Rauf is married to director Sammi Cannold.

== Human First Coalition ==
In 2021, Rauf co-founded the Human First Coalition alongside his brothers Zabih Rauf and Anees Khalil. Human First is an ad hoc organization designed to help aid those fleeing from Afghanistan following the United States' withdrawal from the country. The Human First Coalition is estimated to have rescued over 6,000 people from Afghanistan, including 1,000 Americans and their families, according to Rauf.

In 2022, Rauf advocated for the Afghan Adjustment Act, a bill that aims to help Afghan Afghan evacuees become legal permanent U.S. residents.

=== Taliban captivity ===
In November 2021, following approval from the Taliban and United States government, Safi Rauf and his brother Anees Khalil began humanitarian work in Kabul, helping evacuate Afghans from the country.

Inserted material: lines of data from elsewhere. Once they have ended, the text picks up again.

[config.mk]
export PLATFORM = sky130hd
export DESIGN_NAME = signal_delay_measure
export DESIGN_NICKNAME = d
export VERILOG_FILES = /design/src/rtl/video_timing_pkg.sv /design/src/rtl/edge_detect_rise.sv /design/src/rtl/signal_delay_measure.sv
export SDC_FILE = /design/constraint.sdc
export NUM_CORES = 1
export LEC_CHECK = 0
export ABC_AREA = 1
export CAP_MARGIN = 20
export CORE_ASPECT_RATIO = 0.75
export CORE_MARGIN = 1.5
export CORE_UTILIZATION = 35
export DETAILED_ROUTE_END_ITERATION = 10
export GPL_TIMING_DRIVEN = 0
export PLACE_DENSITY_LB_ADDON = 0.08
export SLEW_MARGIN = 40
export SYNTH_ARGS = -nofsm -noshare
export SYNTH_HDL_FRONTEND = slang
export SYNTH_SLANG_ARGS = --single-unit
[constraint.sdc]
create_clock -name clk -period 1.7 [get_ports clk]
set_input_delay 0.17 -clock clk [delete_from_list [all_inputs] [get_ports clk]]
set_output_delay 0.17 -clock clk [all_outputs]
set_load 0.1 [all_outputs]
[src/rtl/video_timing_pkg.sv]
// Shared video-timing definitions.
//   state_t           : control-state encoding for the delay measurement block
//   DEFAULT_MAX_DELAY : default saturation/timeout limit, also used by the
//                       programmable delay lines that consume the measurement
package video_timing_pkg;

  typedef enum logic [2:0] {
    ST_IDLE,
    ST_ARM,
    ST_COUNT,
    ST_ACC,
    ST_DONE
  } state_t;

  localparam int DEFAULT_MAX_DELAY = 255;

endpackage

[src/rtl/edge_detect_rise.sv]
// Rising-edge detector for a signal already synchronous to clk.
//   clk  : system clock
//   rst  : asynchronous active-high reset
//   d    : input level
//   rise : high in the cycle where d is 1 and was 0 in the previous cycle
module edge_detect_rise (
  input  logic clk,
  input  logic rst,
  input  logic d,
  output logic rise
);

  logic prev;

  // NOTE: state registers use non-blocking assignments so every flop samples
  // pre-edge values regardless of the order of always blocks.
  always_ff @(posedge clk or posedge rst) begin
    if (rst) prev <= 1'b0;
    else     prev <= d;
  end

  assign rise = d & ~prev;

endmodule

[src/rtl/signal_delay_measure.sv]
// Measures the skew, in clk cycles, between a rising edge on ref_in and the
// next rising edge on sig_in, optionally averaging 2^AVG_LOG2 measurements.
//   clk         : system clock
//   rst         : asynchronous active-high reset; aborts any run in progress
//   ref_in      : reference signal
//   sig_in      : delayed copy of the reference
//   start       : one-cycle request to begin a run (ignored unless idle)
//   busy        : high while a run is in progress
//   delay_valid : one-cycle pulse when delay_out/timeout are updated
//   delay_out   : averaged delay, held until the next result
//   timeout     : set with delay_valid if any sample of the run saturated
module signal_delay_measure
  import video_timing_pkg::*;
#(
  parameter int MAX_DELAY   = DEFAULT_MAX_DELAY,
  parameter int COUNT_WIDTH = 8,
  parameter int AVG_LOG2    = 0
) (
  input  logic                   clk,
  input  logic                   rst,
  input  logic                   ref_in,
  input  logic                   sig_in,
  input  logic                   start,
  output logic                   busy,
  output logic                   delay_valid,
  output logic [COUNT_WIDTH-1:0] delay_out,
  output logic                   timeout
);

  // Accumulator is wide enough for 2^AVG_LOG2 samples of MAX_DELAY each.
  localparam int ACC_W = COUNT_WIDTH + AVG_LOG2;
  localparam int IDX_W = AVG_LOG2 + 1;
  localparam logic [IDX_W-1:0]       N_SAMPLES = IDX_W'(2 ** AVG_LOG2);
  localparam logic [COUNT_WIDTH-1:0] MAX_CNT   = COUNT_WIDTH'(MAX_DELAY);

  state_t state, next_state;

  logic                   ref_rise, sig_rise;
  logic [COUNT_WIDTH-1:0] cnt;
  logic [COUNT_WIDTH-1:0] sample;
  logic [ACC_W-1:0]       acc;
  logic [ACC_W-1:0]       acc_sum;
  logic [IDX_W-1:0]       idx;
  logic [IDX_W-1:0]       idx_next;
  logic                   timeout_acc;
  logic                   last_sample;

  edge_detect_rise u_ref_edge (.clk(clk), .rst(rst), .d(ref_in), .rise(ref_rise));
  edge_detect_rise u_sig_edge (.clk(clk), .rst(rst), .d(sig_in), .rise(sig_rise));

  assign acc_sum     = acc + ACC_W'(sample);
  assign idx_next    = idx + 1'b1;
  assign last_sample = (idx_next == N_SAMPLES);

  always_ff @(posedge clk or posedge rst) begin
    if (rst) state <= ST_IDLE;
    else     state <= next_state;
  end

  // NOTE: every output of this block gets a default first, so no path can
  // leave a variable unassigned and infer a latch.
  always_comb begin
    next_state  = state;
    busy        = 1'b0;
    delay_valid = 1'b0;
    case (state)
      ST_IDLE: begin
        if (start) next_state = ST_ARM;
      end
      ST_ARM: begin
        busy = 1'b1;
        // A sig edge without a ref edge is ignored: we only anchor on ref.
        if (ref_rise) next_state = sig_rise ? ST_ACC : ST_COUNT;
      end
      ST_COUNT: begin
        busy = 1'b1;
        if (sig_rise || cnt == MAX_CNT) next_state = ST_ACC;
      end
      ST_ACC: begin
        busy       = 1'b1;
        next_state = last_sample ? ST_DONE : ST_ARM;
      end
      ST_DONE: begin
        delay_valid = 1'b1;
        next_state  = ST_IDLE;
      end
      default: next_state = ST_IDLE;
    endcase
  end

  // NOTE: all datapath registers, including the result holding registers,
  // are reset so outputs read 0 immediately on rst.
  always_ff @(posedge clk or posedge rst) begin
    if (rst) begin
      cnt         <= '0;
      sample      <= '0;
      acc         <= '0;
      idx         <= '0;
      timeout_acc <= 1'b0;
      delay_out   <= '0;
      timeout     <= 1'b0;
    end else begin
      case (state)
        ST_IDLE: begin
          if (start) begin
            acc         <= '0;
            idx         <= '0;
            timeout_acc <= 1'b0;
          end
        end
        ST_ARM: begin
          if (ref_rise) begin
            if (sig_rise) sample <= '0;
            else          cnt    <= COUNT_WIDTH'(1);
          end
        end
        ST_COUNT: begin
          // sig edge wins over saturation when both land on MAX_DELAY.
          if (sig_rise) begin
            sample <= cnt;
          end else if (cnt == MAX_CNT) begin
            sample      <= MAX_CNT;
            timeout_acc <= 1'b1;
          end else begin
            cnt <= cnt + 1'b1;
          end
        end
        ST_ACC: begin
          acc <= acc_sum;
          idx <= idx_next;
          // Load the result here so it is already stable during the DONE
          // cycle in which delay_valid is high.
          if (last_sample) begin
            delay_out <= COUNT_WIDTH'(acc_sum >> AVG_LOG2);
            timeout   <= timeout_acc;
          end
        end
        default: ;
      endcase
    end
  end

endmodule
* After elaboration in Yosys (flattened, before gate mapping) *
Cells that the tools add are included.

cells by class
  add/subtract/negate cells = 3
  equality and inequality tests = 14
  muxes and demuxes = 25
  bitwise logic cells = 4
  reductions and logical operators = 12

operators by type and width
  kind                   count
  $mux W8                9
  $pmux W8 S2            3
  $ne A2 B2 Y1 const B   8
  $mux W3                4
  $pmux W3 S4            1
  $add A8 B1 Y8 const B  1
  $add A8 B8 Y8          1
  $eq A8 B8 Y1 const B   1
  $reduce_and A4 Y1      2
  $eq A3 B2 Y1 const B   2
  $mux W1                6
  $reduce_bool A2 Y1     3
  $reduce_and A5 Y1      1
  $pmux W1 S2            2
  $reduce_and A2 Y1      2
  $eq A3 B1 Y1 const B   1
  $eq A3 B3 Y1 const B   1
  $logic_not A3 Y1       1
  $ne A3 B3 Y1 const B   1
  $reduce_and A3 Y1      1
  $reduce_or A3 Y1       1
  $and A1 B1 Y1          2
  $not A1 Y1             2
  $add A1 B1 Y1 const B  1
  $logic_or A1 B1 Y1     1

word-level totals
  flip-flop bits (word level) = 40
  bits of input ports = 5
  output and inout bits = 11
  logic and storage cells = 68

* Longest topological paths before layout *
Gate-level depths: netlist of run 1.

  depth in word-level cells = 5
  gate-level depth with buffers = 9
  depth with buffers taken out = 9

* Cells and area by module *
Synthesis of run 1 repeated with hierarchy kept, for this count alone.

second synthesis, totals
  cells, all modules = 288
  area, all modules = 2187.1 µm²

by module, submodules not included
  module                times used  cells an instance  area each (µm²)
  signal_delay_measure  1           280                2109.5
  edge_detect_rise      2           4                  38.8

* Worst setup path after synthesis of run 1 *
Ideal clock, no wire load.

  path type = reg-to-output
  from = register state[0]
  to = output busy
  arrival = 1.907 ns
  data required time = 1.530 ns
  path slack = -0.377 ns
  cell stages (with the launch flop) = 3
  path through = dfrtp_1 > inv_2 > a21oi_1

on the way
  word-level cells in the longest chain between the ends = 3
  elaborated cells between the ends (all ways) = 5
  those cells by class = eq/ne: 3; mux: 1; reduce/logical: 1

RTL lines
  what                                                 RTL line                    text
  start, declared                                      signal_delay_measure.sv:36  state_t state, next_state;
  start signal, assigned                               signal_delay_measure.sv:57  else state <= next_state;
  $eq A3 B2 Y1 / $eq A3 B1 Y1 (equally long branches)  signal_delay_measure.sv:66  case (state)
  $reduce_or A3 Y1 (no line) (*)                       n/a
  $mux W1 (*)                                          signal_delay_measure.sv:66
  end, declared                                        signal_delay_measure.sv:24  output logic busy,

Every way passes the cells marked *; elsewhere a longest branch is shown, timed or not.

* Worst setup path in the final report of run 1 *
  from = register sample[2]
  to = register delay_out[7]

on the way
  word-level cells in the longest chain between the ends = 1

RTL lines
  what                    RTL line                     text
  start, declared         signal_delay_measure.sv:40   logic [COUNT_WIDTH-1:0] sample;
  start signal, assigned  signal_delay_measure.sv:120  sample <= cnt;
  $add A8 B8 Y8           signal_delay_measure.sv:51   assign acc_sum = acc + ACC_W'(sample);
  end signal, assigned    signal_delay_measure.sv:134  delay_out <= COUNT_WIDTH'(acc_sum >> AVG_LOG2);
  end, declared           signal_delay_measure.sv:26   output logic [COUNT_WIDTH-1:0] delay_out,

Every way passes these cells.
A chain may end at the register's enable or synchronous reset.

==> flow_summary.toml, run 1 <==
[final_layout]
finalInstanceArea_um2 = 2540
multiInputGateArea_um2 = 1030
regArea_um2 = 1000
drive_gt1_frac = 0.149
area_growth_pct = 15.5
fill_cells = 590
diodes = 0
nNetsFinal = 321

[drt]
drc_errors = 0
wl_um = 4650
antenna_left = 0
first_pass_iters = 5
vias = 1730
wl_per_cell_um = 12.1
viasPerCell = 4.48
drt_iter0_drc = 101

[synth]
ys_top_cells_by_count = "nand2_1 (104), dfrtp_1 (40), inv_1 (36)"
synth_warnings = 0
netlist_area_um2 = 2200
ys.flop_type = "dfrtp_1"
syn_nets = 297
synth_mux_area_frac = 0
synth_xor_area_frac = 0.0239
synth_area_per_cell_um2 = 7.76
seq_area_frac_synth = 0.456
yosysMostFrequentCell = "nand2_1"
synth_compound_area_frac = 0.0564
synthArstFlopShare = 1.00
synth_top_area_cell = "dfrtp_1"
synth_top_family_by_area = "simple AND/OR/NAND/NOR gates"
synth_fa_ha_area_frac = 0.0547
syn_inst = 283
synthDistinctLibCells = 25
synth-simple-area-share = 0.331
synth_edf_count = 0
ys_ff_latch = 40
synth_top_area_frac = 0.456
yosys-top-cells-area = "dfrtp_1 (46%), nand2_1 (18%), inv_1 (6.2%)"

[pwr]
intPower_uw = 2380
ir_worst_vdd_mv = 0.558
p_per_area_nw_per_um2 = 1950
p_leak_uw = 0.00141
power_frac_seq = 0.295
p_sw_frac = 0.521
comb_power_share = 0.537
p_clk_frac = 0.168
power.switching_uw = 2580

[grt]
grt_pass1_wl_um = 7990
grt_max_degree = 41
antenna_found_initial = 0
overflow = 0
grt_pass1_vias = 1689
grt_use_total = 0.155

[timing]
skew_ps = 10.3
setup_viol = 0
min_period_ps = 1600
period_share = 0.943
max_freq_ghz = 0.624
worst_slew_pin_slew_ps = 504
maxSlewHeadroom = 0.664
finalSetupTns_ps = 0
hold_viol = 0
drv_slew = 0

[floorplanning]
core_um2 = 5950
die_area_um2 = 6770
start_util = 0.370
row_count = 24
num_io_pins = 16
die_h_um = 71.6
die_w_um = 94.5

[worst_setup_path]
cp_slowest_cell = "dfrtp_1"
critPathCaptureType = "flop"
critPathRequiredTime_ps = 1890
arrival_ps = 1800
critPathLaunchType = "flop"
max_stage_delay_ps = 410
path_class = "reg2reg"
crit_fanout = 4
crit_path_frequent_cell = "nand2_1"
crit_chain = "ha_1, a21oi_1, nand2_1, nand2_1, nand3_1, nand3_1, nand2_1"

[clock_network]
h-tree-depth = 2
cts_tree = "done"
hold_buffers = 0
clk_path_buf_depth = 2
root_buffer = "clkbuf_8"
cts_made_buffers = 5
clk_latency_ps = 300
clk_pin_slew_ps = 90
clock_sinks = 40

[placement]
portBuffers = 15
post_dp_cell_area_um2 = 2400
dp_hpwl_um = 3510
place.gp.congestion = 0.817

[hold_path]
min_path_type = "in2async"

[status]
status = "finished clean"

[flow_run]
maxCapViolCount = 0
## power by group through the flow
stage          sequential [µW]  clock [µW]  combinational (µW)
2_1_floorplan             2160           0                1460
3_3_place_gp              1480           0                2760
3_5_place_dp              1480           0                2660
4_1_cts                   1460         855                2660
5_1_grt                   1510         898                2930
6_report                  1460         835                2660
## repair_timing
action | CTS | global route
endpoints found under the setup margin | 0 | 3
gates resized for setup | 0 | 1
endpoints found under the hold margin | 0 | 0
setup buffers | 0 | 2
## through the flow
stage	setup slack (ps)	power, µW	hold slack [ps]	instances	utilization
finish	96.4	4960	250	386	0.427
global route	-7.83	5330	317	386	0.427
CTS	93.2	4980	282	384	0.424
detailed placement	78.3	4140	463	376	0.403
global placement	-355	4240	464	376	0.412
floorplan	184	3620	201	283	-
## registers in the layout (all words and copies together), names as in the netlist
register / cells
acc: 8
cnt: 8
delay_out: 8
idx: 1
sample: 8
state: 3
timeout: 1
timeout_acc: 1
u_ref_edge.prev: 1
u_sig_edge.prev: 1
## layer usage
metal  vias to the layer above  GRT usage  routed length, µm
met5                         -          0                  0
met4                         0     0.0498                 25
met3                         2     0.0403                197
met2                        26      0.219               1800
met1                       777      0.230               2630
li1                        925          -                  -
## final timing paths
| kind | startpoint | endpoint | slack, ps | cells past startpoint |
|---|---|---|---|---|
| min in group clk | ref_in | u_ref_edge.prev$_DFF_PP0_ | 340 | 1 |
| worst max register to register | sample[2]$_DFFE_PP0P_ | delay_out[7]$_DFFE_PP0P_ | 100 | 7 |
| worst min register to register | delay_out[6]$_DFFE_PP0P_ | delay_out[6]$_DFFE_PP0P_ | 480 | 2 |
| worst max-delay path | sample[2]$_DFFE_PP0P_ | delay_out[7]$_DFFE_PP0P_ | 100 | 7 |
| max in group asynchronous | rst | sample[1]$_DFFE_PP0P_ | 1090 | 2 |
| worst min-delay path | rst | u_ref_edge.prev$_DFF_PP0_ | 250 | 2 |
## cells in the final DEF (no fill, tap or decap), drive strengths merged
| master | Yosys | routed |
|---|---|---|
| buf | 3 | 16 |
| o21ai | 10 | 10 |
| a21oi | 12 | 12 |
| inv | 40 | 40 |
| clkdlybuf4s50 | 0 | 4 |
| a21boi | 1 | 1 |
| nor3b | 2 | 2 |
| clkinv | 0 | 1 |
| bufinv | 0 | 1 |
| nor2 | 18 | 18 |
| nand3 | 27 | 27 |
| dfrtp | 40 | 40 |
| fa | 1 | 1 |
| xnor2 | 2 | 2 |
| o22ai | 1 | 1 |
| xor2 | 4 | 4 |
| nand3b | 1 | 1 |
| clkbuf | 0 | 6 |
| nand4 | 2 | 2 |
| nand2 | 111 | 111 |
| ha | 8 | 8 |
## cells by family after synthesis
logic type      Yosys count
compound gates           24
xor+xnor                  6
fa+ha+maj                 9
buf+inv                  43
flops                    40
simple gates            161
## critical path, delay by kind of cell, from the launching register on
family | cells | cell delay [ps]
flip-flops | 1 | 410
AO/OA/AOI/OAI | 1 | 160
AND/OR/NAND/NOR | 5 | 570
adder cells (fa/ha/maj) | 1 | 370
## area by class of cell
class                   instances  area share
inverters                      40      0.0602
clock buffers                   6      0.0325
flip-flops and latches         40       0.394
plain buffers                   3     0.00838
repair buffers                 17      0.0434
clock inverters                 2      0.0153
well taps                      78      0.0385
multi-input cells             200       0.407
Power figures use the tool's default switching activity.
==> run 2: changes to the inputs <==
--- a/config.mk
+++ b/config.mk
@@ -17,3 +17,4 @@
 export SYNTH_ARGS = -nofsm -noshare
 export SYNTH_HDL_FRONTEND = slang
 export SYNTH_SLANG_ARGS = --single-unit
+export TNS_END_PERCENT = 30
==> constraint.sdc (replaced) <==
create_clock -name clk -period 1.6 [get_ports clk]
set_input_delay 0.16 -clock clk [delete_from_list [all_inputs] [get_ports clk]]
set_output_delay 0.16 -clock clk [all_outputs]
set_load 0.1 [all_outputs]
==> flow_summary.toml, run 2 (same netlist as run 1, synthesis figures left out) <==
[placement]
dp_hpwl_um = 3490
portBuffers = 15
post_dp_cell_area_um2 = 2400
place.gp.congestion = 0.818
dp.cells = 376

[drt]
wl_per_cell_um = 12.1
first_pass_iters = 4
drc_errors = 0
antenna_left = 0
wl_um = 4680
viasPerCell = 4.61
drt_iter0_drc = 69
vias = 1778

[timing]
hold_viol = 0
worst_slew_pin_slew_ps = 493
drv_slew = 0
setup_viol = 0
period_share = 0.953
maxSlewHeadroom = 0.671
min_period_ps = 1530
rsz0062_at_grt = "true"
skew_ps = 10.4
max_freq_ghz = 0.656

[clock_network]
cts_tree = "done"
h-tree-depth = 2
clk_path_buf_depth = 2
clk_latency_ps = 300
hold_buffers = 0
clock_sinks = 40
cts_made_buffers = 5
root_buffer = "clkbuf_8"
clk_pin_slew_ps = 90

[worst_setup_path]
arrival_ps = 1720
cp_top_family = "adder cells"
crit_fanout = 2
path_class = "reg2reg"
r2r_cells = 9
cp_slowest_cell = "dfrtp_1"
critPathLaunchType = "flop"
crit_start = "sample[0]$_DFFE_PP0P_"
critPathRequiredTime_ps = 1790
crit_chain = "ha_2, inv_1, fa_2, inv_2, nand3_1, nand3_1, nand2_2, nand3_2, nand2_1"
path_buf_inv = 2
max_stage_delay_ps = 370
crit_path_frequent_cell = "nand3_1"
r2r_start = "sample[0]$_DFFE_PP0P_"
critPathCaptureType = "flop"
worstSetupPathDepth = 9

[pwr]
ir_worst_vdd_mv = 0.536
p_leak_uw = 0.00140
p_per_area_nw_per_um2 = 2060

[status]
status = "finished clean"

[grt]
grt_use_total = 0.163
overflow = 0
antenna_found_initial = 0
grt_pass1_wl_um = 8480
grt_max_degree = 41
grt_pass1_vias = 1792

[floorplanning]
num_io_pins = 16
start_util = 0.370
die_w_um = 94.5
die_area_um2 = 6770
core_um2 = 5950
row_count = 24
die_h_um = 71.6

[final_layout]
instances_no_fill = 386
most-common-layout-cells = "nand2_1 (103), dfrtp_1 (40), inv_1 (34), nand3_1 (24)"
diodes = 0
finalInstanceArea_um2 = 2570
drive_gt1_frac = 0.172
layout_commonest_cell = "nand2_1"
nNetsFinal = 321
area_growth_pct = 16.9

[flow_run]
maxCapViolCount = 0

[hold_path]
min_path_type = "in2async"
==> run 2: through the flow <==
stage	setup slack [ps]	total power, µW	util	setup TNS, ps	hold WS (ps)
after floorplan	-364	3850	-	-364	191
after global placement	-425	4500	0.412	-17730	465
after detailed placement	-13.1	4390	0.403	-50.6	463
after CTS	6.87	5260	0.423	0	272
after global routing	-35.8	5740	0.432	-144	302
final	75.0	5290	0.432	0	245
==> run 2: worst register-to-register path: cells and delay by family, from the launching register on <==
family        cells  cell delay [ps]
fa+ha+maj         2              540
flops             1              370
buf+inv           2              130
simple gates      5              380
==> run 2: power breakdown <==
part           leakage [µW]  total (µW)  switching [µW]  internal [µW]
Clock             0.0000541         842             380            462
Combinational      0.000815        2880            2170            715
Sequential         0.000534        1560             229           1340
==> run 2: cell type report <==
cell class              instances  area (µm²)
fillers                       609        3380
multi-input cells             200        1070
flip-flops and latches         40        1000
inverters                      40         153
repair buffers                 17         113
well taps                      78        97.6
clock buffers                   5        68.8
clock inverters                 3        42.5
plain buffers                   3        21.3
==> run 2: final timing paths <==
path / to / slack (ps)
setup / recovery: acc[6]$_DFFE_PP0P_ / 70
hold / removal: delay_out[0]$_DFFE_PP0P_ / 250
setup reg to reg: acc[6]$_DFFE_PP0P_ / 70
hold reg to reg: idx$_DFFE_PP0P_ / 480
max in group asynchronous: cnt[1]$_DFFE_PP0P_ / 1010
min in group clk: u_ref_edge.prev$_DFF_PP0_ / 340
==> run 2: what timing repair did <==
item	in CTS	in global routing
gates resized for setup	1	10
setup endpoints to repair	3	16
cloned	0	0
pin swaps	1	3
setup buffers	1	1
==> run 2: per-layer routing <==
layer / track usage / up-vias / wire length (µm)
li1: - / 928 / -
met1: 0.243 / 810 / 2580
met2: 0.227 / 30 / 1850
met3: 0.0403 / 10 / 168
met4: 0.0630 / 0 / 85
met5: 0 / - / 0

On December 18, senior officials from Taliban's General Directorate of Intelligence approached the brothers and requested they provide an interview, claiming that all foreigners were required to provide such. Following this interview, Safi, Anees, and three British nationals were taken captive on suspicion of espionage and were placed "in rooms that were 8 feet by 8 feet, with no phones, blankets, mattresses or sunlight." The brothers stated that during their captivity, both were tortured by their captors; both brothers attempted a hunger strike in a bid to be released. In mid-March, both captees' families were permitted 15 minutes by the Taliban to speak with Safi and Anees.

The American State Department and Biden administration conducted a months-long negotiation effort to secure the release of both brothers. On March 31, the brothers were informed they were going to be released and told their captivity was "a misunderstanding". In total, both were held captive for 105 days and were released into U.S. custody on April 1, 2022. The brothers were flown to a U.S. military base in Qatar before returning to the United States.

=== Accusations of misconduct ===
The United States Institute of Peace sued the Human First Coalition in 2022, stating that although Rauf and the organization had received a $600,000 payment to evacuate USIP personnel from Afghanistan, it failed to do so and did not return the money. Rauf stated that the money had been intended as a donation to Human First and denied having any obligation to return it to USIP. In addition, Sarah Teske, Human First's strategic director for several months in 2021, raised concerns about how money raised was spent, stating that "nobody could tell me where the money was going." An auditing organization hired by Human First to assess the situation reported to have found "red flags" that "could be linked to wire fraud or money laundering." Rauf argued that the existence of the audit demonstrated the good faith of Human First Coalition. Archewell began supporting the Human First Coalition in December 2021 with a grant, but halted further aid after accusations of misconduct arose in February 2023. The organization was also accused by hundreds of Afghan refugees of mistreating them due to the absence of medical care, drinking water, and safe food at the organization's "safe house" in Pakistan.